= Hans Erlenmeyer =

Swiss chemist and antiquity collector

Hans Friedrich Albrecht Erlenmeyer (March 20, 1900, in Strasbourg – May 29, 1967, in Basel) was a German-Swiss chemist and collector of antiquities. He was a professor of inorganic chemistry at the University of Basel.

== Life and career ==
Hans Erlenmeyer came from a family of chemists; his grandfather Emil Erlenmeyer and his father Emil Erlenmeyer Jr. were both chemistry professors. Erlenmeyer studied chemistry from 1918 to 1922 at the Friedrich Schiller University of Jena and the Humboldt University of Berlin, where he received his doctorate in 1922 with a thesis entitled "On Asymmetric Synthesis". He worked as an assistant to Bernhard Lepsius. In 1925, he became an assistant to Friedrich Fichter in Basel, and in 1927 he habilitated in inorganic chemistry. He became an associate professor in 1933, and in 1941 he succeeded Fichter as full professor and head of the Institute of Inorganic Chemistry.

Erlenmeyer was involved in approximately 500 publications on structural chemistry and immunology, particularly fundamental research for chemotherapy of tuberculosis. He also helped develop the concept of isosteres. He obtained Swiss citizenship in 1934. He helped many victims of Nazism at his institute in Basel. In 1943 he nominated Tadeusz Reichstein, who also lectured in Basel to the Nobel Prize in Chemistry, but at the time Reichstein was not elected. But in 1950, Reichstein then was awarded the Nobel Prize in Physiology or Medicine.

Together with his second wife Marie-Louise Erlenmeyer (1912-1997), he collected prehistoric and ancient art from Greece and Mesopotamia. The purchases were made between 1943 and the early 1960s. The Erlenmeyers partially loaned their pieces to the Antikenmuseum Basel and to major international exhibitions and also wrote scientific publications in the field of archaeology. In the late 1950s or early 1960s, they bought large parts of the so-called Keros Hoard from an art dealer of Greek descent. The hoard included both the largest known Cycladic idol and over 150 fragments of other idols as well as ceramics and other objects. Greece later claimed restitution of the largest idol because, like the entire hoard, it was illegally smuggled out of the country from a looted site. Since this happened before the 1970 UNESCO Convention on the Means of Prohibiting and Preventing the Illicit Import, Export and Transfer of Ownership of Cultural Property, the collectors' actions were considered in good faith.
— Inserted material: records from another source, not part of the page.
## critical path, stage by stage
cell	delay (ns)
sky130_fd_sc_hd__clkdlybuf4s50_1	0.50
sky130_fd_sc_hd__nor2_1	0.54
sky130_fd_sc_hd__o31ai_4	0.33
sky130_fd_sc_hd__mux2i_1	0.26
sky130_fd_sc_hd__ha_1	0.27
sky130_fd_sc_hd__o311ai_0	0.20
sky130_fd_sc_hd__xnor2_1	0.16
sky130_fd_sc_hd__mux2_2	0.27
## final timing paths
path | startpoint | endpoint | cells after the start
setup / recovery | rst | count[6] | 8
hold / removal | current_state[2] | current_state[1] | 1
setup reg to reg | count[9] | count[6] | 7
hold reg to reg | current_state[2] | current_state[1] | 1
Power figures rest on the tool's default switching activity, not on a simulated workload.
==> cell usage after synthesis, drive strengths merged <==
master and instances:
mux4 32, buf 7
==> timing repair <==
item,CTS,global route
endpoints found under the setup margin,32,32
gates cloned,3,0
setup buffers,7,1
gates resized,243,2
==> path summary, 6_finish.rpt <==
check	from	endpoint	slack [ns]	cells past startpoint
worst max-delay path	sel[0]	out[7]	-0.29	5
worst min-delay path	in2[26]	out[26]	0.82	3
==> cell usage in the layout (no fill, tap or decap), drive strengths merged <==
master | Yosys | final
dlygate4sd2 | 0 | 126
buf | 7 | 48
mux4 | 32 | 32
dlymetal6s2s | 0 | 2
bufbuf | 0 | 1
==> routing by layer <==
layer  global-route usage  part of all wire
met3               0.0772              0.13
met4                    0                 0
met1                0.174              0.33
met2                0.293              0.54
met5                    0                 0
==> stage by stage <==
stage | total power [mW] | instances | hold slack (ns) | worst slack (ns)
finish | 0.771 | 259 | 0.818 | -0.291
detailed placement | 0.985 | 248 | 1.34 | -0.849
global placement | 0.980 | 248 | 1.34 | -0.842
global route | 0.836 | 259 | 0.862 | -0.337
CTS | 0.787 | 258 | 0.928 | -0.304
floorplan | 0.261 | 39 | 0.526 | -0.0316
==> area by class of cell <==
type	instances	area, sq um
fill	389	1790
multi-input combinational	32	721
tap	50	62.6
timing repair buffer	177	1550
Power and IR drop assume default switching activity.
### /design/flow/run.sh
#!/bin/bash
# OpenROAD 26Q1-2900-gdf79404cd8, Yosys 0.63+post, stock flow scripts
make -C /OpenROAD-flow-scripts/flow DESIGN_CONFIG=/design/flow/config.mk WORK_HOME=/design/flow/orfs finish
### /design/flow/design.v
`timescale 1ns / 1ps
module gcd( clock, reset, A, B, Y, ready );
  input clock, reset;
  input [7:0] A, B;
  output [7:0] Y;
  output ready;
  reg [7:0] regA, regB;
  reg [7:0] nextA, nextB;
  reg ready;
  reg [1:0] state;
  parameter S0 = 2'b00, S1 = 2'b01, S2 = 2'b10, S3 = 2'b11;
  always @( posedge clock or negedge reset )
  begin
    if ( reset == 1'b0 )
    begin
      state <= S0;
      regA <= 8'h00;
      regB <= 8'h00;
    end
    else
    begin
      if( nextA == nextB )
        state <= S1;
      else if( nextA > nextB )
        state <= S2;
      else
        state <= S3;
      regA <= nextA;
      regB <= nextB;
    end
  end
  always @( state or A or B or regA or regB)
  begin
    case( state )
      S0:
      begin
        nextA <= A;
        nextB <= B;
        ready <= 1'b0;
      end
      S1:
      begin
        nextA <= regA;
        nextB <= regB;
        ready <= 1'b1;
      end
      S2:
      begin
        nextA <= regA - regB;
        nextB <= regB;
        ready <= 1'b0;
      end
      S3:
      begin
        nextA <= regA;
        nextB <= regB - regA;
        ready <= 1'b0;
      end
      default:
      begin
        nextA <= 8'hxx;
        nextB <= 8'hxx;
        ready <= 1'bx;
      end
    endcase
  end
  assign Y = regA;
endmodule
### /design/flow/constraint.sdc
current_design gcd

set clk_period 3.5
set clk_io_pct 0.2

create_clock -name clk0 -period $clk_period [get_ports {clock}]

set non_clock_inputs [all_inputs -no_clocks]
set_input_delay [expr $clk_period * $clk_io_pct] -clock clk0 $non_clock_inputs
set_output_delay [expr $clk_period * $clk_io_pct] -clock clk0 [all_outputs]
### /design/flow/config.mk
export PLATFORM = sky130hd
export DESIGN_NAME = gcd
export DESIGN_NICKNAME = gcd
export VERILOG_FILES = /design/flow/design.v
export SDC_FILE = /design/flow/constraint.sdc
export NUM_CORES = 4
export LEC_CHECK = 1
export CORE_UTILIZATION = 30
==> impl_metrics.json <==
{
  "fin_crit_sh_pct": 88.17,
  "drtIter0Drc": 58,
  "syn_avg_cell_area_um2": 8.721,
  "yosysWarnings": 1,
  "ys_sh_simple_pct": 17.84,
  "coreArea_um2": 5574,
  "wl_per_cell_um": 14.99,
  "grt_pass1_vias": 1559,
  "ys.flop_type": "dfrtp_1",
  "yosys.area_share.xor_xnor_pct": 2.998,
  "mux_share_pct": 2.355,
  "final-setup-viol-count": 0,
  "maxCapViolCount": 0,
  "drcViolationCount": 0,
  "drive_gt1_share_pct": 5.778,
  "synth-edff-count": 0,
  "place_ws_ns": 0.4458,
  "placedInstanceArea_um2": 2069,
  "fillers": 573,
  "status": "complete, no violations",
  "hp-class": "register to register",
  "track_usage_pct": 16.36,
  "path_clk_slew_ns": 0.08,
  "gp_congestion": 0.9341,
  "p_total_w": 0.0004250,
  "grt_max_degree": 21,
  "viasPerCell": 5.104,
  "drt_wl_total_um": 4451,
  "syn_area_um2": 1753,
  "ys_area_um2": 1753,
  "fa_ha_area_share_pct": 17.99,
  "power.density_nw_per_um2": 201.0,
  "clock-skew-final_ns": 0.005206,
  "final-seq-area_um2": 501.7,
  "synth.cellmix.compoundShare_pct": 22.06,
  "htreeDepth": 1,
  "end_kind": "register",
  "tns_ns": 0,
  "cp_data_required_time_ns": 3.70,
  "ys_cells": 201,
  "critPathKind": "register to register",
  "cp_max_fo": 5,
  "rsz0062_at_grt": "no",
  "finish.utilization_pct": 37.93,
  "clock-sinks": 20,
  "insertion_delay_ns": 0.26,
  "first_pass_iters": 4,
  "drv_slew": 0,
  "crit_path_start_kind": "register",
  "ir_drop_uv": 186.4,
  "cp.arrival_ns": 3.29,
  "grt_pass1_wl_um": 7617,
  "yosysTopAreaCellShare_pct": 27.12,
  "synth_cell_types": 51,
  "pin_count": 27,
  "final_area_um2": 2115,
  "cts_resized": 0,
  "ys_seq_share_pct": 28.62,
  "vias": 1516,
  "ant_nets": 0,
  "fin_ws_ns": 0.4141,
  "cts_max_path_buffers": 2,
  "warnings": 32,
  "synth.comb.largest_family": "AND-OR/OR-AND gates",
  "hold_buffers": 0,
  "cts_made_buffers": 3,
  "die_h_um": 78.44,
  "hold_viol": 0,
  "gr-total-overflow": 0,
  "leakagePower_nw": 0.9745,
  "die_w_um": 78.44,
  "port_buffers": 26,
  "cts_tree": "built",
  "topCellsByArea": "dfrtp_1 27%, ha_1 16%, inv_1 5.1%",
  "num_antenna_cells": 0,
  "period_needed_ns": 3.086,
  "syn_inst": 201,
  "ys_ff": 20,
  "syn2layout_area_growth_pct": 20.63,
  "place_hpwl_um": 3416,
  "clock.fmax_mhz": 324.1,
  "dieArea_um2": 6153,
  "antenna_found_initial": 0,
  "fp-utilization_pct": 31.45,
  "rows": 27,
  "cts_root_buffer": "clkbuf_8",
  "post_cts_buffers": 0,
  "largest_area_cell": "dfrtp_1",
  "ys_async_sr_fraction_pct": 100.0,
  "logic_area_um2": 1112
}
==> area by class of cell <==
class,instances,area share (%)
multi-input cells,149,52.60
well taps,72,4.260
repair buffers,28,13.02
flip-flops and latches,20,23.73
clock buffers,4,2.130
inverters,24,4.260
==> path summary, 6_finish.rpt <==
kind | start | endpoint | slack, ns | cells past startpoint
min in group asynchronous | reset | regB[7] | 0.77 | 2
worst min-delay path | regB[4] | regB[4] | 0.57 | 2
max in group asynchronous | reset | state[0] | 2.44 | 2
worst max register to register | regA[1] | state[3] | 0.41 | 12
worst min register to register | regB[4] | regB[4] | 0.57 | 2
worst max-delay path | regA[1] | state[3] | 0.41 | 12
==> metrics by stage <==
step | instances | hold slack, ns
2_1_floorplan | 201 | 0.4044
3_3_place_gp | 293 | 0.5450
3_5_place_dp | 293 | 0.5458
4_1_cts | 297 | 0.5656
5_1_grt | 297 | 0.6135
6_report | 297 | 0.5653
==> registers in the layout, indices dropped and copies added (netlist names) <==
| name | count |
|---|---|
| state | 4 |
| regA | 8 |
| regB | 8 |
==> cell usage after synthesis (2+ instances only) <==
cell,instances
inv_1,24
ha_1,22
dfrtp_1,19
nand2_1,14
nor2_1,11
a21oi_1,10
o21ai_0,8
and3_1,7
nand3_1,5
a221oi_1,4
a22oi_1,4
nor3_1,4
o21a_1,4
o21bai_1,4
o31ai_1,4
xor2_1,4
clkbuf_1,3
mux2i_1,3
nand3b_1,3
nand4_1,3
nor2b_1,3
a21boi_0,2
a21o_1,2
a21o_2,2
buf_2,2
buf_6,2
fa_1,2
or2_1,2
xnor2_1,2
==> power by group <==
part | internal [W] | switching, W | total (W)
clock | 0.0000813 | 0.0000857 | 0.000167
sequential | 0.000232 | 0.000000120 | 0.000232
combinational | 0.0000182 | 0.00000780 | 0.0000260
total | 0.000331 | 0.0000937 | 0.000425
==> kinds of logic after synthesis <==
group	count (synthesis)
simple gates	60
compound gates	54
buf+inv	32
fa+ha+maj	24
flops	20
xor+xnor	6
mux	4
other cells	1
==> worst max-delay path, stage by stage, from the launching register on <==
cell     delay [ns]
dfrtp_1        0.46
inv_1          0.11
ha_1           0.31
nor2b_1        0.13
o21a_1         0.21
o21a_1         0.22
or4_1          0.47
nand3_1        0.13
ha_1           0.26
a21o_1         0.19
a21o_1         0.17
a21oi_1        0.19
and3b_1        0.17
==> cell usage in the layout (no fill, tap or decap), drive strengths merged, types with 5 or more instances in the layout <==
cell type | Yosys | final
a21oi | 12 | 12
and3 | 7 | 7
inv | 24 | 24
ha | 22 | 22
clkdlybuf4s50 | 0 | 26
dfrtp | 19 | 19
nand3 | 5 | 5
nor2 | 11 | 11
nand2 | 14 | 14
o21ai | 8 | 8
==> per-layer routing <==
metal	up-vias	part of all wire, %	global-route usage [%]
li1	758	-	-
met1	714	49	23.98
met2	36	45	26.05
met3	8	4.3	2.952
met4	0	1.6	2.593
met5	-	0	0
No activity file was given, so power comes from the tool's default toggle rates.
In 1981, Marie-Louise Erlenmeyer founded the Erlenmeyer Foundation for the benefit of animal and species protection. To support this foundation, the collection was auctioned off in several sales at Christie's and Sotheby's between 1988 and 1998, with the proceeds going towards the foundation. Kurt Aeschbacher is the president of the foundation board as of 2020.

Hans Erlenmeyer acquired the Kushim Tablet in the 1950s.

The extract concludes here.